Probiotic yoghurt makes male mice sexier

Published 28 February 2013 posted in News and appears in BioNews 657

Author

Jess Ware

Image by Alan Handyside via the Wellcome Collection. Depicts a human egg soon after fertilisation, with the two parental pronuclei clearly visible.
CC0 1.0
Image by Alan Handyside via the Wellcome Collection. Depicts a human egg soon after fertilisation, with the two parental pronuclei clearly visible.

For mice at least, probiotic yoghurt could be the secret behind staying slim and 'sexy'. Scientists at the Massachusetts Institute of Technology in the US came to this conclusion after a study to evaluate the effect of yoghurt on age-related weight gain...

For mice at least, probiotic yoghurt could be the secret behind staying slim and 'sexy'.

Scientists at the Massachusetts Institute of Technology (MIT) in the USA came to this conclusion after a study to evaluate the effect of yoghurt on age-related weight gain.

The test subjects — 40 male and 40 female mice — surprised researchers Dr Eric Alm and Dr Susan Erdman when those who received yoghurt for dessert became not only considerably slimmer but seemed to have higher sex drives than their non-yoghurt-eating counterparts.

One group of mice were fed a high-fat, low-fibre, low-nutrient diet meant to mimic junk food. The other group received healthy mouse food. They then supplemented half of each diet group with vanilla-flavoured probiotic yogurt.

'One of the first things we noticed was their fur coat', Dr Erdman, assistant director of comparative medicine at MIT (Massachusetts Institute of Technology), told ABC News. 'It was so thick and shiny - shockingly shiny'.

And it was not just the fur and slimmer appearance that put the yoghurt-fed mice above the others; they seemed 'sexier' too.

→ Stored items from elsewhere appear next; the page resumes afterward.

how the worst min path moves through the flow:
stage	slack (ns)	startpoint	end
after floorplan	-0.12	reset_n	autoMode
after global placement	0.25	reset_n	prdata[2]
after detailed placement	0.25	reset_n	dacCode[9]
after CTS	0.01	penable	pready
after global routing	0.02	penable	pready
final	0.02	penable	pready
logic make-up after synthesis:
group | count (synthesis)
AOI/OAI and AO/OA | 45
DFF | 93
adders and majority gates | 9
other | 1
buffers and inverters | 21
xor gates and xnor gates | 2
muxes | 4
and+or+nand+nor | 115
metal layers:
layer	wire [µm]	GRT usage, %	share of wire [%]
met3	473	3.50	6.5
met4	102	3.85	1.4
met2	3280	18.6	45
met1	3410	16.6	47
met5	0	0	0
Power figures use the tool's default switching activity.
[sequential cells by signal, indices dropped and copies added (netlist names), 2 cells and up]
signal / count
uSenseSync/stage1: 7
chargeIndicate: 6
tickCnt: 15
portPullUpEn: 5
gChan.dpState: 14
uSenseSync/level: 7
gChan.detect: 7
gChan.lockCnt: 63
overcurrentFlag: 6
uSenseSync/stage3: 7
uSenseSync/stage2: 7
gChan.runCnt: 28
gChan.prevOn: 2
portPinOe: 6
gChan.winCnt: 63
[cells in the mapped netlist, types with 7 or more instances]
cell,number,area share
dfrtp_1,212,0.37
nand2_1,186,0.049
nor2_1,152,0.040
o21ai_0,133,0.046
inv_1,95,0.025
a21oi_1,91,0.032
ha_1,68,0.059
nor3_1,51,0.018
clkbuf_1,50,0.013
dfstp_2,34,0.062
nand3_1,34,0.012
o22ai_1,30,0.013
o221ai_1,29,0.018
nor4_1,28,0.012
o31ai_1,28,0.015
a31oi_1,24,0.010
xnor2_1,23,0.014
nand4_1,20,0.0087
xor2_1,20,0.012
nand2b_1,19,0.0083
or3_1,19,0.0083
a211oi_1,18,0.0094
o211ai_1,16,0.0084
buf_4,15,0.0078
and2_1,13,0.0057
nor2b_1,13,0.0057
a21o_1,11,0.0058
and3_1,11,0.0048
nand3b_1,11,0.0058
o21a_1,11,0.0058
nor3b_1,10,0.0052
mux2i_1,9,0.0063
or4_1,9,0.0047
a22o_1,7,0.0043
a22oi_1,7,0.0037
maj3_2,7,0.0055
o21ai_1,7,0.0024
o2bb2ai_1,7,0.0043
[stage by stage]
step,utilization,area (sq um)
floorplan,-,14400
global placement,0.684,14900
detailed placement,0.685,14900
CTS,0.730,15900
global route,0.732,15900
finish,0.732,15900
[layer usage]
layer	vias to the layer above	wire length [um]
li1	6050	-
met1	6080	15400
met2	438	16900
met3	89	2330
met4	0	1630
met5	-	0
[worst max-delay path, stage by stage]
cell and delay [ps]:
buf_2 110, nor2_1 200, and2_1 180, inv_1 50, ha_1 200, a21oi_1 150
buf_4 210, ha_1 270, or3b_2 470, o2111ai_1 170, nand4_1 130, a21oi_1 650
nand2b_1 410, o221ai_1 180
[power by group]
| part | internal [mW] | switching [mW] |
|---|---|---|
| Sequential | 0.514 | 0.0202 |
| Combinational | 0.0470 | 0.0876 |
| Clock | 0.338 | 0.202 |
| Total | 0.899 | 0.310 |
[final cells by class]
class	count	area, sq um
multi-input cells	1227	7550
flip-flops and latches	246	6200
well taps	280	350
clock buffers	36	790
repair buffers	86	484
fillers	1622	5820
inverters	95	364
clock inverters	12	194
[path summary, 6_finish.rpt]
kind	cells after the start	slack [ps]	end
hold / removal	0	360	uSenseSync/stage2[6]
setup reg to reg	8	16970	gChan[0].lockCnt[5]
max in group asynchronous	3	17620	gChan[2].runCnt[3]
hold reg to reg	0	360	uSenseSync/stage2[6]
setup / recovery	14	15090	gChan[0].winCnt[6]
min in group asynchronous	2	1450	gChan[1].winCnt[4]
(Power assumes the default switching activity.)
### src/serial_an_pkg.sv
// constants for the serial interface negotiation control and status bank
// assumes a plain register port on one 100 MHz clock
// What this block does
// - expansion bit 3 shows partner next-page ability
// - expansion bit 2 shows local next-page ability
// - expansion bit 1 latches high on page arrival
// - expansion bit 0 needs sync, three groups, enable
// - control bit 12 loops serial input to output
// - control bit 10 forces the link up
// - control bit 9 resets to one, allows bypass
// - bypass bit acts only after software reset
// - role bit loads one when straps equal 101
// - role bit acts at strap load, otherwise only after software reset
package serial_an_pkg;
    // ------------------------------------------------------------
    // register map
    // ------------------------------------------------------------
    localparam logic [4:0] ADDR_EXPANSION = 5'h06;
    localparam logic [4:0] ADDR_CONTROL_ONE = 5'h10;
    localparam logic [4:0] ADDR_SWRESET = 5'h18;
    localparam logic [4:0] ADDR_INT_STATUS = 5'h19;
    localparam logic [4:0] ADDR_INT_MASK = 5'h1A;
    // ------------------------------------------------------------
    // field positions
    // ------------------------------------------------------------
    localparam int EXP_LP_NP = 3;
    localparam int EXP_LOCAL_NP = 2;
    localparam int EXP_PAGE_RX = 1;
    localparam int EXP_LP_AN = 0;
    localparam int CTL_LOOPBACK = 12;
    localparam int CTL_FORCE_LINK = 10;
    localparam int CTL_BYPASS = 9;
    localparam int CTL_ROLE = 0;
    localparam int SWR_GO = 0;
    localparam int EV_PAGE = 0;
    localparam int EV_LP_AN = 1;
    localparam int EV_LINK = 2;
    // ------------------------------------------------------------
    // reset values and counts
    // ------------------------------------------------------------
    localparam logic [15:0] CTL_RESET = 16'h0214;
    localparam logic [15:0] CTL_WMASK = 16'h1F3D;
    localparam logic [2:0] STRAP_MEDIA = 3'h5;
    localparam logic [1:0] MATCH_NEEDED = 2'h3;
    localparam logic [2:0] EV_ALL = 3'h7;
endpackage : serial_an_pkg

### src/serial_an_regs.sv
// control and status bank of the serial system-side interface
// assumes link status inputs from another clock; bus and receive on i_sys_clk
`timescale 1ns/1ps
module serial_an_regs
    import serial_an_pkg::*;
(
    input wire logic i_sys_clk,
    input wire logic i_rst_n,
    input wire logic [4:0] i_addr,
    input wire logic [15:0] i_wdata,
    input wire logic i_wr,
    input wire logic i_rd,
    output logic [15:0] o_rdata,
    input wire logic [2:0] i_strap_mode,
    input wire logic i_sync,
    input wire logic i_link_sm_up,
    input wire logic i_an_enable,
    input wire logic i_local_np_able,
    input wire logic i_page_valid,
    input wire logic i_lp_np_able,
    input wire logic i_cfg_valid,
    input wire logic [15:0] i_cfg_word,
    input wire logic [9:0] i_serial_rx,
    input wire logic [9:0] i_core_tx,
    output logic [9:0] o_serial_tx,
    output logic o_link_up,
    output logic o_bypass_active,
    output logic o_media_role,
    output logic o_irq
);
    // ------------------------------------------------------------
    // pin synchronisers
    // ------------------------------------------------------------
    logic [2:0] sync_a_r;
    logic [2:0] sync_b_r;
    logic [2:0] pin_raw;
    assign pin_raw = {i_sync, i_link_sm_up, i_an_enable};

    // two stage synchroniser, first stage read only by the second
    genvar g;
    generate
        for (g = 0; g < 3; g++) begin : g_sync
            always_ff @(posedge i_sys_clk or negedge i_rst_n) begin
                if (!i_rst_n) begin
                    sync_a_r[g] <= 1'b0;
                    sync_b_r[g] <= 1'b0;
                end else begin
                    sync_a_r[g] <= pin_raw[g];
                    sync_b_r[g] <= sync_a_r[g];
                end
            end
        end
    endgenerate

    logic sync_s;
    logic link_sm_s;
    logic an_en_s;
    assign sync_s = sync_b_r[2];
    assign link_sm_s = sync_b_r[1];
    assign an_en_s = sync_b_r[0];

    // ------------------------------------------------------------
    // decode
    // ------------------------------------------------------------
    function automatic logic hit(input logic [4:0] a, input logic [4:0] r);
        hit = (a == r);
    endfunction : hit

    logic wr_ctl;
    logic wr_swr;
    logic wr_ists;
    logic wr_imsk;
    logic rd_exp;
    assign wr_ctl = i_wr && hit(i_addr, ADDR_CONTROL_ONE);
    assign wr_swr = i_wr && hit(i_addr, ADDR_SWRESET) && i_wdata[SWR_GO];
    assign wr_ists = i_wr && hit(i_addr, ADDR_INT_STATUS);
    assign wr_imsk = i_wr && hit(i_addr, ADDR_INT_MASK);
    assign rd_exp = i_rd && hit(i_addr, ADDR_EXPANSION);

    // ------------------------------------------------------------
    // partner ability detection
    // ------------------------------------------------------------
    logic matched;
    cfg_match_counter u_match (
        .i_sys_clk(i_sys_clk),
        .i_rst_n(i_rst_n),
        .i_clear(!sync_s || wr_swr),
        .i_cfg_valid(i_cfg_valid),
        .i_cfg_word(i_cfg_word),
        .o_matched(matched)
    );

    // ------------------------------------------------------------
    // control and expansion state
    // ------------------------------------------------------------
    logic [15:0] ctl_r;
    logic [15:0] ctl_nxt;
    logic bypass_act_r;
    logic bypass_act_nxt;
    logic role_act_r;
    logic role_act_nxt;
    logic strap_done_r;
    logic strap_done_nxt;
    logic page_rx_r;
    logic page_rx_nxt;
    logic lp_np_r;
    logic lp_np_nxt;
    logic lp_an;

    assign lp_an = sync_s && matched && an_en_s;

    // control writes, strap capture and software reset effects
    always_comb begin
        ctl_nxt = ctl_r;
        bypass_act_nxt = bypass_act_r;
        role_act_nxt = role_act_r;
        strap_done_nxt = 1'b1;
        if (!strap_done_r) begin
            ctl_nxt[CTL_ROLE] = (i_strap_mode == STRAP_MEDIA);
            role_act_nxt = (i_strap_mode == STRAP_MEDIA);
        end else if (wr_ctl) begin
            ctl_nxt = (i_wdata & CTL_WMASK) | (ctl_r & ~CTL_WMASK);
        end
        if (wr_swr) begin
            ctl_nxt[CTL_LOOPBACK] = 1'b0;
            bypass_act_nxt = ctl_r[CTL_BYPASS];
            role_act_nxt = ctl_r[CTL_ROLE];
        end
    end

    always_ff @(posedge i_sys_clk or negedge i_rst_n) begin
        if (!i_rst_n) begin
            ctl_r <= CTL_RESET;
            bypass_act_r <= 1'b1;
            role_act_r <= 1'b0;
            strap_done_r <= 1'b0;
        end else begin
            ctl_r <= ctl_nxt;
            bypass_act_r <= bypass_act_nxt;
            role_act_r <= role_act_nxt;
            strap_done_r <= strap_done_nxt;
        end
    end

    // page latch: arrival wins over the clearing read
    always_comb begin
        page_rx_nxt = page_rx_r;
        lp_np_nxt = lp_np_r;
        if (rd_exp || wr_swr) begin
            page_rx_nxt = 1'b0;
        end
        if (i_page_valid) begin
            page_rx_nxt = 1'b1;
            lp_np_nxt = i_lp_np_able;
        end
        if (!sync_s) begin
            lp_np_nxt = 1'b0;
        end
    end

    always_ff @(posedge i_sys_clk or negedge i_rst_n) begin
        if (!i_rst_n) begin
            page_rx_r <= 1'b0;
            lp_np_r <= 1'b0;
        end else begin
            page_rx_r <= page_rx_nxt;
            lp_np_r <= lp_np_nxt;
        end
    end

    // ------------------------------------------------------------
    // interrupts
    // ------------------------------------------------------------
    logic [2:0] ists_r;
    logic [2:0] ists_nxt;
    logic [2:0] imsk_r;
    logic [2:0] imsk_nxt;
    logic lp_an_d_r;
    logic link_d_r;
    logic [2:0] ev;

    assign ev = {o_link_up && !link_d_r, lp_an && !lp_an_d_r, i_page_valid};

    // sticky status, write one clears, a new event wins
    always_comb begin
        ists_nxt = ists_r;
        imsk_nxt = imsk_r;
        if (wr_ists) begin
            ists_nxt = ists_r & ~i_wdata[2:0];
        end
        ists_nxt = ists_nxt | ev;
        if (wr_imsk) begin
            imsk_nxt = i_wdata[2:0] & EV_ALL;
        end
    end

    always_ff @(posedge i_sys_clk or negedge i_rst_n) begin
        if (!i_rst_n) begin
            ists_r <= 3'h0;
            imsk_r <= 3'h0;
            lp_an_d_r <= 1'b0;
            link_d_r <= 1'b0;
        end else begin
            ists_r <= ists_nxt;
            imsk_r <= imsk_nxt;
            lp_an_d_r <= lp_an;
            link_d_r <= o_link_up;
        end
    end

    assign o_irq = |(ists_r & imsk_r);

    // ------------------------------------------------------------
    // read port
    // ------------------------------------------------------------
    logic [15:0] rdata_r;
    logic [15:0] rdata_nxt;

    // read mux, unmapped addresses read zero
    always_comb begin
        rdata_nxt = 16'h0000;
        if (i_rd) begin
            case (i_addr)
                ADDR_EXPANSION: begin
                    rdata_nxt[EXP_LP_NP] = lp_np_r;
                    rdata_nxt[EXP_LOCAL_NP] = i_local_np_able;
                    rdata_nxt[EXP_PAGE_RX] = page_rx_r;
                    rdata_nxt[EXP_LP_AN] = lp_an; // upper bits zero
                end
                ADDR_CONTROL_ONE: rdata_nxt = ctl_r & CTL_WMASK;
                ADDR_INT_STATUS: rdata_nxt = {13'h0000, ists_r};
                ADDR_INT_MASK: rdata_nxt = {13'h0000, imsk_r};
                default: rdata_nxt = 16'h0000;
            endcase
        end
    end

    always_ff @(posedge i_sys_clk or negedge i_rst_n) begin
        if (!i_rst_n) begin
            rdata_r <= 16'h0000;
        end else begin
            rdata_r <= rdata_nxt;
        end
    end

    assign o_rdata = rdata_r;

    // ------------------------------------------------------------
    // datapath and link
    // ------------------------------------------------------------
    logic [9:0] tx_r;
    logic [9:0] tx_nxt;
    logic link_r;
    logic link_nxt;

    // loopback select and forced link
    always_comb begin
        tx_nxt = ctl_r[CTL_LOOPBACK] ? i_serial_rx : i_core_tx;
        link_nxt = ctl_r[CTL_FORCE_LINK] ? 1'b1 : link_sm_s;
    end

    always_ff @(posedge i_sys_clk or negedge i_rst_n) begin
        if (!i_rst_n) begin
            tx_r <= 10'h000;
            link_r <= 1'b0;
        end else begin
            tx_r <= tx_nxt;
            link_r <= link_nxt;
        end
    end

    assign o_serial_tx = tx_r;
    assign o_link_up = link_r;
    assign o_bypass_active = bypass_act_r;
    assign o_media_role = role_act_r;
endmodule : serial_an_regs

### src/cfg_match_counter.sv
// counts matching nonzero configuration code groups
// assumes groups arrive as one-cycle strobes on the system clock
`timescale 1ns/1ps
module cfg_match_counter
    import serial_an_pkg::*;
(
    input wire logic i_sys_clk,
    input wire logic i_rst_n,
    input wire logic i_clear,
    input wire logic i_cfg_valid,
    input wire logic [15:0] i_cfg_word,
    output logic o_matched
);
    logic [1:0] cnt_r;
    logic [1:0] cnt_nxt;
    logic [15:0] last_r;
    logic [15:0] last_nxt;

    // run of identical nonzero words, saturating at three
    always_comb begin
        cnt_nxt = cnt_r;
        last_nxt = last_r;
        if (i_clear) begin
            cnt_nxt = 2'h0;
        end else if (i_cfg_valid) begin
            last_nxt = i_cfg_word;
            if (i_cfg_word == 16'h0000) begin
                cnt_nxt = 2'h0;
            end else if (i_cfg_word != last_r || cnt_r == 2'h0) begin
                cnt_nxt = 2'h1;
            end else if (cnt_r != MATCH_NEEDED) begin
                cnt_nxt = cnt_r + 2'h1;
            end
        end
    end

    always_ff @(posedge i_sys_clk or negedge i_rst_n) begin
        if (!i_rst_n) begin
            cnt_r <= 2'h0;
            last_r <= 16'h0000;
        end else begin
            cnt_r <= cnt_nxt;
            last_r <= last_nxt;
        end
    end

    assign o_matched = (cnt_r == MATCH_NEEDED);
endmodule : cfg_match_counter

### config.mk
export PLATFORM = sky130hd
export DESIGN_NAME = serial_an_regs
export DESIGN_NICKNAME = d
export VERILOG_FILES = /design/src/serial_an_pkg.sv /design/src/serial_an_regs.sv /design/src/cfg_match_counter.sv
export SDC_FILE = /design/constraint.sdc
export NUM_CORES = 1
export LEC_CHECK = 0
export BUFFER_PORTS_ARGS = -buffer_cell sky130_fd_sc_hd__buf_2
export CAP_MARGIN = 0
export CORE_MARGIN = 4
export CORE_UTILIZATION = 45
export CTS_CLUSTER_SIZE = 28
export DETAILED_ROUTE_END_ITERATION = 10
export PLACE_DENSITY = 0.81
export SLEW_MARGIN = 10
export SYNTH_ARGS = -nofsm -noshare
export SYNTH_HDL_FRONTEND = slang
export SYNTH_SLANG_ARGS = --single-unit
### constraint.sdc
create_clock -name i_sys_clk -period 1.35 [get_ports i_sys_clk]
set_clock_uncertainty 0.1 [all_clocks]
set_input_delay 0.27 -clock i_sys_clk [delete_from_list [all_inputs] [get_ports i_sys_clk]]
set_output_delay 0.27 -clock i_sys_clk [all_outputs]
set_load 0.02 [all_outputs]
==> results.cfg, run 1 <==
[status]
status = finished, violations left
failed_checks = setup timing

[floorplan]
coreArea_mm2 = 0.00653
initial_core_util = 0.475
fp-row-count = 29
ios = 101
chipHeight_um = 91.0
die-area_mm2 = 0.00828
die_w_um = 91.0

[logic_synthesis]
ys_ff_latch = 69
avgSynthCellArea_um2 = 13.1
synthCells = 236
async_flop_share = 1.00
synth_ff_type = dfrtp_1
synth_area_mm2 = 0.00310
synth_cell_types = 52
yosysSeqAreaShare = 0.559
ys_warn_count = 0
synth_enable_flop_cells = 0

[drt]
antenna_left = 0
wl_met2_um = 3650
wire_per_inst_um = 15.9
drt-initial-drc-count = 86
drt-vias-per-instance = 5.15
drc = 0
num_vias = 2331
met1Wirelength_um = 3080
first_pass_iters = 4
wl_um = 7200
wl_met3_um = 332
top_layer_used = met5

[sta]
fin_crit_sh = 1.22
setup_violations = 20
fin_crit_ns = 1.64
rsz0062_at_grt = true
worst_slack_ns = -0.293
hold-worst-slack_ns = 0.0532
timing.final.max_slew_violations = 0
hold_viol = 0
finalSetupTns_ns = -2.78
max_freq_ghz = 0.609

[power_and_ir_drop]
swShare = 0.262
seq_power_share = 0.488
p_leak_nw = 2.10
clockPowerShare = 0.333
finalPower_mw = 4.86
pwr-share-comb = 0.178
powerDensity_mw_per_mm2 = 1150
ir_drop_mv = 0.735
p_int_mw = 3.59
power_switching_mw = 1.28

[cts]
path_clk_slew_ns = 0.09
clk_latency_ns = 0.34
cts_buffers = 9
cts_tree = yes
htreeDepth = 3
root_buffer = clkbuf_8
cts_num_sinks = 69
clockBufferDepth = 2

[worst_setup_path]
crit_slowest_cell = dfrtp_1
required_ns = 0.98
timing.rr.end = u_match.last_r[11]
cp.arrival_ns = 1.27
path_class = register to output pin
cp_max_fo = 2
rr_startpoint = sync_s
cp_cell_sequence = a222oi_1 > inv_1 > buf_6
worstRegToRegCells = 5
startpoint_type = register
r2r_setup_slack_ns = -0.17
cp-end-kind = output pin
critPathMaxStageDelay_ns = 0.38
critPathTopFamily = flip-flops
critPathBufInv = 2

[min_path]
holdPathEnd = ctl_r[10]
worst_hold_path_type = input port to register
holdPathStages = 2
hold_path.startpoint = i_wdata[10]

[grt]
grt_overflow = 0
grt_first_pass_wirelength_um = 11700
grt_max_degree = 70
track_usage = 0.176
grt_pass1_vias = 2441
antenna_found_initial = 1

[placement]
placed_cell_area_mm2 = 0.00379
gp_congestion = 0.830
place_inst = 423
place_ws_ns = -0.382
dpl.hpwl_um = 5100
io_buffers = 90

[cells_and_area]
antenna_cells = 0
stdcell_count = 453
final_nets = 444
nFillCells = 482
stdcell_area_mm2 = 0.00425
layout-drive-gt1-share = 0.548
fin_util = 0.650
areaGrowthSynthToFinish_pct = 37.1

[run]
maxCapViolCount = 0
worst max path at each step:
stage          startpoint                 end  slack, ns  cells after the start
6_report        ists_r[1]               o_irq      -0.29                      3
5_1_grt         imsk_r[0]               o_irq      -0.41                      3
4_1_cts         ists_r[1]               o_irq      -0.31                      3
3_5_place_dp    i_addr[4]   u_match.last_r[3]      -0.38                      5
3_3_place_gp    i_addr[4]   u_match.last_r[1]      -0.35                      5
2_1_floorplan   i_addr[3]  u_match.last_r[10]      -0.30                      7
flip-flops by register name (all words and copies together) (netlist names), 2 cells and up:
register and count:
ctl_r 10, o_rdata 11, o_serial_tx 10, imsk_r 3, ists_r 3, u_match.cnt_r 2
sync_a_r 3, u_match.last_r 16
cell families after synthesis:
kind of cell,after synthesis,share of synthesized area
AND/OR/NAND/NOR,59,0.117
AO/OA/AOI/OAI,24,0.0626
flip-flops,69,0.559
buffers and inverters,22,0.0428
other,2,0.00242
adder cells (fa/ha/maj),2,0.00807
XOR/XNOR,17,0.0480
multiplexers,41,0.160
cells in the final DEF, fill, tap and decap left out, types with 4 or more instances in the layout:
cell type,instances
and3_1,8
buf_2,88
buf_4,33
buf_6,5
clkbuf_8,9
conb_1,6
dfrtp_1,65
dfstp_2,4
dlygate4sd3_1,4
inv_1,6
mux2_2,22
mux2_4,16
nand2_1,9
nand3b_1,5
nor2_1,7
nor4_1,6
xor2_1,16
synth_stat cells (3+ instances only):
cell type	instances	share of area
a21oi_1	3	0.0048
a22o_1	3	0.0085
and3_1	9	0.018
buf_4	6	0.015
dfrtp_1	65	0.52
dfstp_2	4	0.034
inv_1	9	0.011
mux2_2	28	0.10
mux2_4	10	0.048
mux2i_1	3	0.0097
nand2_1	9	0.011
nand3b_1	5	0.012
nor2_1	7	0.0085
nor3b_1	5	0.012
nor4_1	7	0.014
xor2_1	16	0.045
repair_timing:
item / in CTS / in global routing
cloned: 1 / 0
setup buffers: 5 / 5
pin swaps: 12 / 17
hold buffers: 4 / 0
hold endpoints to repair: 68 / 0
setup endpoints to repair: 22 / 25
gates resized for setup: 18 / 13
area by class of cell:
| type | instances | area, µm² | share of cell area |
|---|---|---|---|
| sequential | 69 | 1730 | 0.408 |
| multi-input combinational | 149 | 1340 | 0.316 |
| timing repair buffer | 133 | 852 | 0.201 |
| clock buffer | 10 | 128 | 0.0300 |
| tap | 77 | 96.3 | 0.0227 |
| clock inverter | 6 | 65.1 | 0.0153 |
| inverter | 9 | 33.8 | 0.00795 |
worst register-to-register path, cell delays in order, from the launching register on:
cell	delay [ns]
dfrtp_1	0.38
inv_2	0.06
a31oi_4	0.17
and2_4	0.24
buf_6	0.15
mux2_4	0.30
power groups by stage:
| stage | clock network, mW | logic [mW] | registers (mW) |
|---|---|---|---|
| floorplan | 0 | 0.415 | 2.43 |
| global placement | 0 | 0.739 | 2.40 |
| detailed placement | 0 | 0.768 | 2.40 |
| CTS | 1.66 | 0.831 | 2.37 |
| global route | 1.76 | 0.940 | 2.40 |
| finish | 1.62 | 0.867 | 2.37 |
per-layer routing:
layer | up-vias | track usage
met1 | 1144 | 0.225
met5 | - | 0
li1 | 1103 | -
met4 | 2 | 0.0741
met2 | 67 | 0.293
met3 | 15 | 0.0347
No activity file was read; power rests on OpenSTA's default activity.
==> run 2: changes to the inputs <==
REMOVE_ABC_BUFFERS = 1   (was default)
==> run 2 against run 1 <==
The flow still finishes with violations (setup timing). Worst setup slack got worse by 0.074 ns. Worst hold slack improved by 0.0043 ns. Cell area decreased by 0.80%. Clock power about the same. First-iteration DRC count increased by 51%. Via count decreased by 0.43%. Largest cell class unchanged. Highest routed layer is now met4.
==> results.cfg, run 2 (synthesis results as in run 1) <==
[min_path]
worst_hold_path_type = input port to register
holdPathStages = 2
hold_path.startpoint = i_core_tx[4]
holdPathEnd = o_serial_tx[4]

[placement]
dpl.hpwl_um = 5260
gp_congestion = 0.790
place_ws_ns = -0.409
place_inst = 429
io_buffers = 90

[cts]
path_clk_slew_ns = 0.08
htreeDepth = 3
cts_num_sinks = 69
clockBufferDepth = 2
clk_latency_ns = 0.34
cts_tree = yes
root_buffer = clkbuf_8
cts_buffers = 9

[sta]
setup_violations = 21
fin_crit_ns = 1.72
fin_crit_sh = 1.27
max_freq_ghz = 0.582
worst_slack_ns = -0.367
hold_viol = 0
rsz0062_at_grt = true
timing.final.max_slew_violations = 0

[drt]
antenna_left = 0
first_pass_iters = 4
wire_per_inst_um = 15.9
num_vias = 2321
drt-initial-drc-count = 130
drt-vias-per-instance = 5.12
drc = 0
wl_um = 7210

[grt]
grt_first_pass_wirelength_um = 11700
track_usage = 0.179
antenna_found_initial = 0
grt_max_degree = 70
grt_pass1_vias = 2421
grt_overflow = 0

[power_and_ir_drop]
clockPowerShare = 0.333
p_int_mw = 3.56
pwr-share-comb = 0.176
powerDensity_mw_per_mm2 = 1150
ir_drop_mv = 0.790
seq_power_share = 0.492
power_switching_mw = 1.28
p_leak_nw = 2.10
swShare = 0.265

[status]
failed_checks = setup timing
status = finished, violations left

[cells_and_area]
final_cell_mix = 89 x buf_2, 65 x dfrtp_1, 37 x buf_4, 22 x mux2_2, 16 x mux2_4
largest_register_ffs = 16
stdcell_count = 453
layout-drive-gt1-share = 0.556
layout_commonest_cell = buf_2
regMostFlops = u_match.last_r
final_nets = 445
nFillCells = 496
antenna_cells = 0
areaGrowthSynthToFinish_pct = 36.0

[worst_setup_path]
path_class = register to output pin
startpoint_type = register
critPathMaxStageDelay_ns = 0.41
cp.arrival_ns = 1.35
worstRegToRegCells = 4
cp_cell_sequence = a222oi_1 > inv_1 > buf_2
cp-end-kind = output pin
required_ns = 0.98
rr_startpoint = sync_s
cp_max_fo = 3
crit_slowest_cell = dfrtp_1
timing.rr.end = u_match.last_r[8]
r2r_setup_slack_ns = -0.07

[floorplan]
coreArea_mm2 = 0.00653
initial_core_util = 0.475
ios = 101
fp-row-count = 29
chipHeight_um = 91.0
die_w_um = 91.0
die-area_mm2 = 0.00828

[run]
maxCapViolCount = 0
## run 2: cell types whose count changed in the layout (fill, tap and decap cells not counted), sizes merged
cell / delta
and2: +1
clkbuf: -1
## run 2: critical path, delay by kind of cell, from the launching register on
family / cells / cell delay, ns
compound gates: 1 / 0.37
buf+inv: 2 / 0.22
flops: 1 / 0.41
## run 2: how the worst max path moves through the flow
stage | from | end | slack, ns | cells after the start
after floorplan | i_addr[4] | u_match.last_r[0] | -0.17 | 4
after global placement | i_addr[1] | ctl_r[10] | -0.34 | 6
after detailed placement | i_addr[1] | ctl_r[10] | -0.41 | 6
after CTS | imsk_r[1] | o_irq | -0.35 | 3
after global routing | imsk_r[1] | o_irq | -0.43 | 3
final | ists_r[0] | o_irq | -0.37 | 3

'We knew there was something different in the males, but we weren't sure what it was at first', Erdman told ABC news. 'You know when someone's at the top of their game, and they carry themselves differently? Well, imagine that in a mouse'.

In fact, the testes of the mice eating healthy food and yoghurt were 15 percent higher than their junk-food eating peers, and five percent larger than for animals on a healthy diet but not fed yoghurt.

The final proof of the pudding was found when the yoghurt-fed mice inseminated their female cage-mates quicker. Meanwhile, the females benefitted from glossier fur and produced, in general, healthier offspring.

'It's the probiotics in the yogurt', Dr Alm told ABC News, adding that he believed 'the organisms are somehow directly interacting with the mice to produce these effects'.

Although the findings are as yet unpublished they may still have implications for human fertility. Scientific American spoke to Dr Jorge Chavarro, assistant professor of nutrition and epidemiology at Harvard University, who is investigating a potential link between yoghurt consumption and semen quality in men. 'So far our preliminary findings are consistent with what they see in the mice', he told the magazine.